Our group has recently generated iPS cells from adult human adipose stem cells (hASCs) derived from lipoaspiration using Yamanaka 4 factors 15. Lipoaspiration is a relatively simple and minimally invasive procedure that can be routinely performed in outpatient clinics. Furthermore, hASCs can be derived from lipoaspirates of patients of all ages. A small amount of adipose tissue can yield a large number of donor cells used to derive iPS cells. From routinely processed 300 ml of fresh lipoaspirate, we typically collect approximately 100 million cells after a brief 48-hour in vitro culture. These cells can be directly reprogrammed thereafter, thereby bypassing the 4-week expansion period needed when using skin fibroblasts for reprogramming. In addition, even when adipose tissue was only available from “slender patients,” we have successfully processed 15–50 ml tissue samples without any remarkable differences in our procedure and cell yield. Virtually all individuals will have adequate amounts of abdominal, flank, thigh, and/or buttock adipose tissue. This small amount of adipose tissue can be quickly and easily harvested under local anesthesia without requiring any changes in patient consciousness.

hASCs are heterogeneous multipotent progenitor cells that have been shown to differentiate into multiple cell lineages, including bone, cartilage, muscle, and adipose tissues 16. Compared to reprogramming human fibroblasts with Yamanaka’s 4 factors 1, 2, 5, 10, reprogramming hASCs was ~20-fold higher in efficiency and ~2-fold faster. Expression of Klf4 and c-MYC, two of the reprogramming factors, is relatively high in hASCs compared with that in human ES cells. In addition, we have found that the reprogramming of hASCs does not require the support of mouse feeder cells, which may help to generate more defined, clinically qualified iPS cells in the future. With the unique properties of large quantities, very short expansion time, relatively high reprogramming efficiency, and fast reprogramming speed, hASCs represent one of the optimal cell sources for clinical derivation of patient-specific iPS cells in the future.

Cord blood cells

Two very recent reports described the generation of human iPS cells from cord blood cells. In the first study, Giorgetti et al. successfully reprogrammed CD133+ cells isolated from cord blood with only two factors, Oct4 and Sox2 17. They also reported generating iPS cells using cord blood units that were cryopreserved for more than 5 years. In the other study, Haase et al. generated iPS cells from cord blood-derived endothelial cells using lentiviruses with the Thomson factors (Oct4, Sox2, Nanog, and Lin28) 18. Cord blood is collected from the umbilical cord at childbirth and contains a mixed population of cells, including hematopoietic progenitor cells 19. Therefore, iPS cell derivation using cord blood cells is limited to the patients who had their cord blood banked at childbirth. Moreover, it is still unclear how long these cells can be cryopreserved to remain viable or amenable for reprogramming. Cord blood cells that have been cryopreserved for decades should be tested for reprogramming, as most patients who need regenerative therapy might be of relatively advanced age.

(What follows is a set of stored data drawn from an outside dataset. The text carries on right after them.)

File: src/rtl/ps2_device_tx.sv
// PS/2 device-side transmitter: frames a byte as start/8 data/odd parity/stop,
// generates the PS/2 clock itself and backs off when the host holds the clock low.
module ps2_device_tx #(
  parameter int QUARTER = 2500,
  parameter int GAP     = 5000
) (
  input  logic       clk,
  input  logic       rst,
  input  logic [7:0] tx_data,
  input  logic       tx_start,
  input  logic       ps2c_in,
  output logic       ps2c,
  output logic       ps2d,
  output logic       tx_busy,
  output logic       tx_done_tick,
  output logic       tx_abort_tick
);

  localparam int QW = $clog2(QUARTER) + 2;
  localparam int GW = $clog2(GAP + 1);
  localparam logic [QW-1:0] HALF    = QW'(2 * QUARTER);
  localparam logic [QW-1:0] HALF_M1 = QW'(2 * QUARTER - 1);
  localparam logic [QW-1:0] LAST    = QW'(4 * QUARTER - 1);
  localparam logic [GW-1:0] GAP_M1  = GW'(GAP - 1);

  typedef enum logic [1:0] {
    S_IDLE,
    S_WAIT,
    S_SEND,
    S_GAP
  } state_t;

  state_t          state_q, state_d;
  logic [QW-1:0]   qcnt_q, qcnt_d;
  logic [3:0]      bit_q, bit_d;
  logic [GW-1:0]   gcnt_q, gcnt_d;
  logic [10:0]     frame_q, frame_d;
  logic            ps2c_q, ps2c_d;
  logic            ps2d_q, ps2d_d;
  logic            busy_q, busy_d;
  logic            done_q, done_d;
  logic            abort_q, abort_d;
  logic            meta_q, meta_d;
  logic            sync_q, sync_d;
  logic            c_h1_q, c_h1_d;
  logic            c_h2_q, c_h2_d;
  logic [QW-1:0]   qcnt_nx;
  logic [3:0]      bit_nx;

  always_comb begin
    state_d = state_q;
    qcnt_d  = qcnt_q;
    bit_d   = bit_q;
    gcnt_d  = gcnt_q;
    frame_d = frame_q;
    ps2c_d  = ps2c_q;
    ps2d_d  = ps2d_q;
    busy_d  = busy_q;
    done_d  = 1'b0;
    abort_d = 1'b0;
    meta_d  = ps2c_in;
    sync_d  = meta_q;
    c_h1_d  = ps2c_q;
    c_h2_d  = c_h1_q;
    qcnt_nx = qcnt_q + QW'(1);
    bit_nx  = bit_q + 4'd1;

    case (state_q)
      S_IDLE: begin
        if (tx_start) begin
          frame_d = {1'b1, ~^tx_data, tx_data, 1'b0};
          busy_d  = 1'b1;
          qcnt_d  = '0;
          bit_d   = '0;
          if (sync_q) begin
            state_d = S_SEND;
            ps2c_d  = 1'b1;
            ps2d_d  = 1'b0;
          end else begin
            state_d = S_WAIT;
          end
        end
      end

      // Host is inhibiting: qcnt counts consecutive released-clock cycles.
      S_WAIT: begin
        if (!sync_q) begin
          qcnt_d = '0;
        end else if (qcnt_q == HALF_M1) begin
          state_d = S_SEND;
          qcnt_d  = '0;
          ps2c_d  = 1'b1;
          ps2d_d  = 1'b0;
        end else begin
          qcnt_d = qcnt_nx;
        end
      end

      S_SEND: begin
        // The synchronised line lags our drive by two cycles, so only a low
        // seen while our own drive was high two cycles ago is the host.
        if (qcnt_q < HALF && c_h2_q && !sync_q) begin
          state_d = S_IDLE;
          ps2c_d  = 1'b1;
          ps2d_d  = 1'b1;
          busy_d  = 1'b0;
          abort_d = 1'b1;
          qcnt_d  = '0;
          bit_d   = '0;
        end else if (qcnt_q == LAST) begin
          qcnt_d = '0;
          ps2c_d = 1'b1;
          if (bit_q == 4'd10) begin
            state_d = S_GAP;
            ps2d_d  = 1'b1;
            gcnt_d  = '0;
            bit_d   = '0;
          end else begin
            bit_d  = bit_nx;
            ps2d_d = frame_q[bit_nx];
          end
        end else begin
          qcnt_d = qcnt_nx;
          ps2c_d = (qcnt_nx < HALF);
        end
      end

      S_GAP: begin
        if (gcnt_q == GAP_M1) begin
          state_d = S_IDLE;
          busy_d  = 1'b0;
          done_d  = 1'b1;
          gcnt_d  = '0;
        end else begin
          gcnt_d = gcnt_q + GW'(1);
        end
      end

      default: state_d = S_IDLE;
    endcase
  end

  always_ff @(posedge clk) begin
    if (rst) begin
      state_q <= S_IDLE;
      qcnt_q  <= '0;
      bit_q   <= '0;
      gcnt_q  <= '0;
      frame_q <= '0;
      ps2c_q  <= 1'b1;
      ps2d_q  <= 1'b1;
      busy_q  <= 1'b0;
      done_q  <= 1'b0;
      abort_q <= 1'b0;
      meta_q  <= 1'b1;
      sync_q  <= 1'b1;
      c_h1_q  <= 1'b1;
      c_h2_q  <= 1'b1;
    end else begin
      state_q <= state_d;
      qcnt_q  <= qcnt_d;
      bit_q   <= bit_d;
      gcnt_q  <= gcnt_d;
      frame_q <= frame_d;
      ps2c_q  <= ps2c_d;
      ps2d_q  <= ps2d_d;
      busy_q  <= busy_d;
      done_q  <= done_d;
      abort_q <= abort_d;
      meta_q  <= meta_d;
      sync_q  <= sync_d;
      c_h1_q  <= c_h1_d;
      c_h2_q  <= c_h2_d;
    end
  end

  assign ps2c          = ps2c_q;
  assign ps2d          = ps2d_q;
  assign tx_busy       = busy_q;
  assign tx_done_tick  = done_q;
  assign tx_abort_tick = abort_q;

endmodule
File: config.mk
export PLATFORM = sky130hd
export DESIGN_NAME = ps2_device_tx
export DESIGN_NICKNAME = d
export VERILOG_FILES = /design/src/rtl/ps2_device_tx.sv
export SDC_FILE = /design/constraint.sdc
export NUM_CORES = 1
export LEC_CHECK = 0
export ABC_AREA = 0
export CAP_MARGIN = 10
export CELL_PAD_IN_SITES_DETAIL_PLACEMENT = 2
export CELL_PAD_IN_SITES_GLOBAL_PLACEMENT = 2
export CORE_MARGIN = 1
export CORE_UTILIZATION = 33
export CTS_BUF_LIST = sky130_fd_sc_hd__clkbuf_16
export DETAILED_ROUTE_END_ITERATION = 8
export PLACE_DENSITY_LB_ADDON = 0.1
export SYNTH_ARGS = -nofsm -noshare
export SYNTH_HDL_FRONTEND = slang
export SYNTH_SLANG_ARGS = --single-unit
export TNS_END_PERCENT = 10
File: constraint.sdc
create_clock -name clk -period 2.5 [get_ports clk]
set_input_delay 0.5 -clock clk [delete_from_list [all_inputs] [get_ports clk]]
set_output_delay 0.5 -clock clk [all_outputs]
set_load 0.03 [all_outputs]
Word-level counts from Yosys, hierarchy flattened

Index checks and enable logic that the tools add are counted.

Bits in registers: 52
Output and inout bits: 5
Logic and storage cells: 107

$add $sub $neg: 3
Order comparisons: 3
Eq/ne operators: 18
Muxes and demuxes: 48
Bitwise operators: 2
Reduce and logical (&&, ||, !) cells: 19

Operators by type and width:

| cell                    | count |
|---|---|
| $mux W14                | 5 |
| $mux W13                | 4 |
| $pmux W14 S3            | 1 |
| $lt A14 B13 Y1 const B  | 2 |
| $pmux W13 S2            | 1 |
| $mux W1                 | 19 |
| $ne A2 B2 Y1 const B    | 9 |
| $mux W2                 | 8 |
| $mux W4                 | 4 |
| $add A14 B1 Y14 const B | 1 |
| $eq A14 B13 Y1 const B  | 1 |
| $eq A14 B14 Y1 const B  | 1 |
| $add A13 B1 Y13 const B | 1 |
| $eq A13 B13 Y1 const B  | 1 |
| $reduce_and A6 Y1       | 2 |
| $pmux W1 S3             | 3 |
| $pmux W2 S4             | 1 |
| $pmux W4 S2             | 1 |
| $reduce_and A4 Y1       | 2 |
| $reduce_xnor A8 Y1      | 1 |
| $ne A3 B3 Y1 const B    | 2 |
| $reduce_bool A3 Y1      | 2 |
| $lt A4 B5 Y1 const B    | 1 |
| $reduce_and A5 Y1       | 1 |
| 13 further kinds        | 19 |

Depth between registers and ports, before layout

Word-level depth: 7
Mapped depth: 9
Gate-level depth less buffers: 8

Least setup slack after synthesis

Ideal clock, no wire load.

Kind: reg2reg
From: reg qcnt_q[0]
To: reg bit_q[3]
Setup time: 0.070 ns
Arrival: 2.337 ns
Slack: 0.092 ns
Stages on the path, launching flop included: 9
Period minus slack after synthesis: 2.408 ns
Path through: dfxtp_1 > ha_1 > clkbuf_1 > nor4b_1 > and4_1 > buf_2 > o22ai_2 > or4_1 > a21oi_1

Cells in the longest elaborated chain, start to end: 5
Elaborated cells between the ends (all ways): 8
Those cells by class: order compare (1); eq/ne (2); mux (2); reduce/logical (3)

RTL lines:

| element                                                           | RTL line | RTL |
|---|---|---|
| start: declaration                                                | 34       | `logic [QW-1:0] qcnt_q, qcnt_d;` |
| start signal: assignment                                          | 161      | `qcnt_q <= qcnt_d;` |
| $lt A14 B13 Y1                                                    | 102      | `if (qcnt_q < HALF && c_h2_q && !sync_q) begin` |
| $logic_and A1 B1 Y1 (2 in series)                                 | 102      |  |
| $ne A3 B3 Y1 (no source line) or $mux W4 (tied branches)          | --       |  |
| $reduce_and A3 Y1 (no source line) or $pmux W4 S2 (tied branches) | --       |  |
| end signal: assignment                                            | 162      | `bit_q <= bit_d;` |
| end: declaration                                                  | 35       | `logic [3:0] bit_q, bit_d;` |

Several ways; a longest one is shown, not always the timed one.
A chain may end at the register's enable or synchronous reset.

Final worst setup path

From: reg qcnt_q[10]
To: reg state_q[1]

Cells in the longest elaborated chain, start to end: 5
Elaborated cells between the ends (all ways): 11
Those cells by class: order compare (1); eq/ne (5); mux (2); reduce/logical (3)

RTL lines:

| element                                                           | RTL line | RTL |
|---|---|---|
| $lt A14 B13 Y1                                                    | 102      |  |
| $logic_and A1 B1 Y1 (2 in series)                                 | 102      |  |
| $ne A3 B3 Y1 (no source line) or $mux W2 (tied branches)          | --       |  |
| $reduce_and A6 Y1 (no source line) or $pmux W2 S4 (tied branches) | --       |  |
| end signal: assignment                                            | 160      | `state_q <= state_d;` |
| end: declaration                                                  | 33       | `state_t state_q, state_d;` |

Several ways; a longest one is shown, not always the timed one.

==> results.cfg <==
[clock_tree]
path_clk_slew_ps = 70
cts.htree.levels = 2
cts_tree = built
clock_sink_count = 52
root_buffer = clkbuf_16
ctsLongestPathBuffers = 2
cts_setup_buffers = 0
clk_latency_ps = 290
cts_inserted_buffers = 5

[timing]
setup_viol = 0
hold_viol = 0
slew_violations = 0
fmax_ghz = 0.424
clock-skew-final_ps = 9.79
tightestPinTransition_ps = 575
relSlewSlack_pct = 61.6
rsz0062_at_grt = no
min_period_ps = 2360
fin_crit_sh_pct = 94.3

[die]
fp.dieArea_um2 = 9180
die_w_um = 95.8
die_y_um = 95.8
io_pins = 17
rows = 33
start_util_pct = 34.6
core_area_um2 = 8380

[worst_setup_path]
cp.required_ps = 2740
rrSetupSlack_ps = 140
worstReg2RegEnd = state_q[1]
r2r_cells = 7
cp_max_fo = 4
endpoint_kind = flip-flop
worstSetupStartpointType = flip-flop
arrival_ps = 2600
timing.rr.start = qcnt_q[10]
crit_type = flip-flop to flip-flop

[placed_design]
dpl_cell_area_um2 = 3390
numPortBuffers = 16
gp_congestion = 0.793
place_inst = 488
post-dp-hpwl_um = 6680

[layout]
areaGrowthSynthToFinish_pct = 22.1
fin_cells = 496
drive_gt1_share_pct = 14.6
n_fill_cell = 984
final_area_um2 = 3540
diodes = 0
fin_nets = 411

[route]
first_pass_iters = 6
wirelength_um = 8940
vias_per_cell = 5.43
drc = 0
wire_per_inst_um = 18.0
initialDrtViolationCount = 96
vias = 2694
ant_nets = 0

[synth]
syn_avg_cell_area_um2 = 8.27
synth_cell_type_count = 58
synth-edff-count = 0
synth_ff_type = dfxtp_1
ys_seq_elements = 52
netlist_area_um2 = 2900
ys_seq_area_share_pct = 35.8
synthArstFlopShare_pct = 0
synthCells = 351
synth_fp_nets = 372
yosysWarnings = 0

[power]
peakVddDrop_mv = 0.482
p_seq_share_pct = 39.9
switchingPower_uw = 787
p_per_area_nw_per_um2 = 660
power.leakage_nw = 1.35
p_sw_share_pct = 33.6
p_int_mw = 1.55
comb_power_share_pct = 29.5
p_clk_share_pct = 30.6

[grt]
gr-total-overflow = 0
antenna_found_initial = 0
grt_max_degree = 29
grt.total_usage_pct = 21.1
grt_pass1_wl_um = 14700
first_global_vias = 2819

[min_path]
hold_depth = 1
min_path_type = flip-flop to flip-flop
hold_end = sync_q
hold_path.startpoint = meta_q

[flow_run]
cap_viol_max_count = 0

[run_status]
status = complete, no violations
[timing repair]
| action | CTS | global route |
|---|---|---|
| hold buffers | 0 | 0 |
| resized for setup | 1 | 1 |
| pin swaps | 0 | 1 |
| endpoints found under the setup margin | 2 | 3 |
[registers in the layout, indices dropped and copies added, names as in the netlist]
name / count
frame_q: 10
c_h2_q: 1
tx_done_tick: 1
bit_q: 4
c_h1_q: 1
tx_abort_tick: 1
meta_q: 1
sync_q: 1
state_q: 2
qcnt_q: 14
ps2d: 1
ps2c: 1
tx_busy: 1
gcnt_q: 13
[kinds of logic after synthesis]
group / count (synthesis) / share of synthesized area (%)
buf+inv: 27 / 4.27
fa+ha+maj: 9 / 3.88
simple gates: 160 / 28.1
mux: 6 / 2.93
flops: 52 / 35.8
compound gates: 71 / 17.1
xor+xnor: 26 / 7.84
[cell type report]
type	count	area, um^2	share of cell area [%]
inverters	9	33.8	0.953
well taps	105	131	3.71
clock buffers	5	125	3.53
clock inverters	3	26.3	0.741
repair buffers	50	440	12.4
multi-input cells	272	1750	49.3
flip-flops and latches	52	1040	29.4
[routing by layer]
layer / share of wire [%] / routed length [um] / up-vias / global-route usage (%)
met4: 1.1 / 98 / 0 / 4.48
met5: 0 / 0 / - / 0
met1: 48 / 4330 / 1326 / 28.8
li1: - / - / 1331 / -
met3: 2.1 / 187 / 6 / 2.61
met2: 48 / 4320 / 31 / 35.7
[per-stage QoR]
stage | power (mW) | setup slack, ps | setup TNS [ps] | utilization, % | hold WS [ps]
floorplan | 1.37 | 92.4 | 0 | - | 389
global placement | 1.60 | 137 | 0 | 40.4 | 394
detailed placement | 1.64 | -6.32 | -6.32 | 40.4 | 398
CTS | 2.38 | 62.9 | 0 | 42.3 | 416
global route | 2.48 | 8.56 | 0 | 42.3 | 427
finish | 2.34 | 141 | 0 | 42.3 | 412
[worst max-delay path, cell delays in order, from the launching register on]
cell	delay, ps
dfxtp_1	320
or2_1	240
or4_4	540
buf_4	170
o21ai_0	250
o211ai_1	200
a2111oi_1	440
a31o_2	160
[synth_stat cells, drive strengths merged, types with 7 or more instances]
cell    count  area, um^2
a31oi       8        50.1
clkbuf     11        41.3
and3        8        50.1
buf         7        48.8
ha          9         113
nand4       9        56.3
nand2      48         180
o21ai      11        55.1
xnor2       8        70.1
dfxtp      52        1040
nor2       33         124
inv         9        33.8
nand3      17        85.1
xor2       18         158
a21oi      23         115
[power groups by stage]
stage / Sequential [mW] / Clock, mW / Combinational [mW]
floorplan: 0.969 / 0 / 0.399
global placement: 0.950 / 0 / 0.655
detailed placement: 0.953 / 0 / 0.688
CTS: 0.935 / 0.744 / 0.699
global route: 0.943 / 0.772 / 0.765
finish: 0.934 / 0.716 / 0.691
[worst max-delay path by stage]
stage,from,end,slack (ps),cells after the start
after floorplan,qcnt_q[0],bit_q[3],90,8
after global routing,state_q[0],qcnt_q[12],9,9
after CTS,qcnt_q[10],qcnt_q[12],60,7
after global placement,qcnt_q[3],bit_q[3],140,6
final,qcnt_q[10],state_q[1],140,7
after detailed placement,qcnt_q[3],bit_q[3],-6,6
[layout by cell type, fill, tap and decap left out, types with 5 or more instances in the layout]
| cell | count |
|---|---|
| o21ai_0 | 9 |
| xnor2_1 | 8 |
| a31oi_1 | 8 |
| dfxtp_1 | 52 |
| ha_1 | 9 |
| clkbuf_16 | 5 |
| xor2_1 | 18 |
| nor3_1 | 5 |
| a21oi_1 | 23 |
| nor2_1 | 33 |
| and3_1 | 8 |
| and2_1 | 5 |
| buf_4 | 32 |
| nor2b_1 | 5 |
| nand4_1 | 9 |
| clkdlybuf4s50_1 | 16 |
| nand2_1 | 48 |
| nand3_1 | 17 |
| inv_1 | 9 |
Power figures use the tool's default switching activity.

In summary, each cell type has its own advantages and limitations to serve as the origin for iPS cell derivation. The optimal cell source for generating patient-specific iPS cells should also be selected on a patient-specific basis, when it proves possible to evaluate specific conditions of individual patient in the future. Table 1 shows a comparison of the different cell origins that have been used for reprogramming.

Table 1
Comparison of different cell origins used for reprogramming

iPS Cell Derivation Methods Need to Be Improved

Most of the studies in current literature have used lentiviruses or retroviruses containing reprogramming factors to generate iPS cells. Both lentiviruses and retroviruses lead to genomic integration of the transgenes that may not be completely silenced in the host cells. Reactivation of the silenced transgenes in reprogrammed cells can also occur and lead to undesirable side effects. Further, both Klf4 and c-MYC are oncogenes. These factors raise the specter that even terminally differentiated cells derived from parent iPS cells with leaky expression of Klf4 or C-MYC may induce cancers in the host. In addition, insertional mutagenesis may be associated with transgene integration in the host genome, which may also lead to tumorigenicity in patients 20.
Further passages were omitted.